This month’s new demo is one to illustrate Bode Plots. Not a very complicated one, but my programming time has been dedicated to other tasks recently – most notably some way to automate and speed up getting feedback to students for the 450 lab scripts I’ve been marking, as well as entering the resultant marks into the database here. I’ve also been working on a little application that looks out from a webcam, spots movement, and transforms the movement into patterns of light and sound. It’s rather fun.

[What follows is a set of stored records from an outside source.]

==> src/design/exec_cluster.sv <==
`timescale 1ns/1ps

module exec_cluster (
    input  logic               clk,
    input  logic               rst_n_i,
    input  logic               flush_i,
    // dispatch port
    input  logic               dispatch_valid_i,
    input  exec_pkg::alu_op_e  dispatch_op_i,
    input  logic               dispatch_src1_ready_i,
    input  logic               dispatch_src2_ready_i,
    input  exec_pkg::rob_tag_t dispatch_src1_tag_i,
    input  exec_pkg::rob_tag_t dispatch_src2_tag_i,
    input  exec_pkg::word_t    dispatch_src1_value_i,
    input  exec_pkg::word_t    dispatch_src2_value_i,
    input  exec_pkg::rob_tag_t dispatch_tag_i,
    output logic               rs_full_o,
    // common data bus
    output logic               cdb_valid_o,
    output exec_pkg::rob_tag_t cdb_tag_o,
    output exec_pkg::word_t    cdb_value_o
);
    import exec_pkg::*;

    // one issue lane per alu
    issue_if lane_if [2] ();

    logic [1:0] res_valid;
    rob_tag_t   res_tag [2];
    word_t      res_value [2];
    logic [1:0] lane_stall;
    logic       stall1;

    // lane 0 always wins arbitration
    assign lane_stall = {stall1, 1'b0};

    alu_rs u_rs (
        .clk                   (clk),
        .rst_n_i               (rst_n_i),
        .flush_i               (flush_i),
        .dispatch_valid_i      (dispatch_valid_i),
        .dispatch_op_i         (dispatch_op_i),
        .dispatch_src1_ready_i (dispatch_src1_ready_i),
        .dispatch_src2_ready_i (dispatch_src2_ready_i),
        .dispatch_src1_tag_i   (dispatch_src1_tag_i),
        .dispatch_src2_tag_i   (dispatch_src2_tag_i),
        .dispatch_src1_value_i (dispatch_src1_value_i),
        .dispatch_src2_value_i (dispatch_src2_value_i),
        .dispatch_tag_i        (dispatch_tag_i),
        // wakeup comes back from the broadcast bus
        .cdb_valid_i           (cdb_valid_o),
        .cdb_tag_i             (cdb_tag_o),
        .cdb_value_i           (cdb_value_o),
        .rs_full_o             (rs_full_o),
        .issue0_o              (lane_if[0]),
        .issue1_o              (lane_if[1])
    );

    for (genvar g = 0; g < 2; g++) begin : g_alu
        alu u_alu (
            .clk         (clk),
            .rst_n_i     (rst_n_i),
            .flush_i     (flush_i),
            .issue_i     (lane_if[g]),
            .stall_i     (lane_stall[g]),
            .res_valid_o (res_valid[g]),
            .res_tag_o   (res_tag[g]),
            .res_value_o (res_value[g])
        );
    end

    cdb_arbiter u_arb (
        .res0_valid_i (res_valid[0]),
        .res0_tag_i   (res_tag[0]),
        .res0_value_i (res_value[0]),
        .res1_valid_i (res_valid[1]),
        .res1_tag_i   (res_tag[1]),
        .res1_value_i (res_value[1]),
        .stall1_o     (stall1),
        .cdb_valid_o  (cdb_valid_o),
        .cdb_tag_o    (cdb_tag_o),
        .cdb_value_o  (cdb_value_o)
    );

endmodule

Why? Well, apart from being fun, we have over here something called the Illuminating York festival. It’s a tourist thing – it’s in late October when there aren’t as many tourists around, and there’s lots of spare rooms in the B&Bs. Anyway, some of these lightworks (is that a word?) come with sound accompanying them, and I thought it might be interesting to make an interactive one. Point a webcam at a street, and convert the movement of the passers-by to patterns of light and sound. Then I bumped into an old acquaintance who works in music therapy for Accessible Arts who expressed an interest, so I adapted it to see if it would be of any use to them. Very interesting this – and nice to get such direct feedback. I think there is perhaps something I can do, but it would be so much better if I could get a Kinect hooked up so I can eliminate all the movement going on behind the “player”. That was, I think, the most obvious problem with the prototype.
On the plus side, all teaching has now finished until October, so with luck I’ll be able to keep to the original plan of one demo per month over the summer. I’ve no idea what the next one will be though – perhaps something to do with Markov Chains or MAC Protocols – I’m due to start teaching both of those in the next academic year. I’ll try and get some more chapters of the book up as well.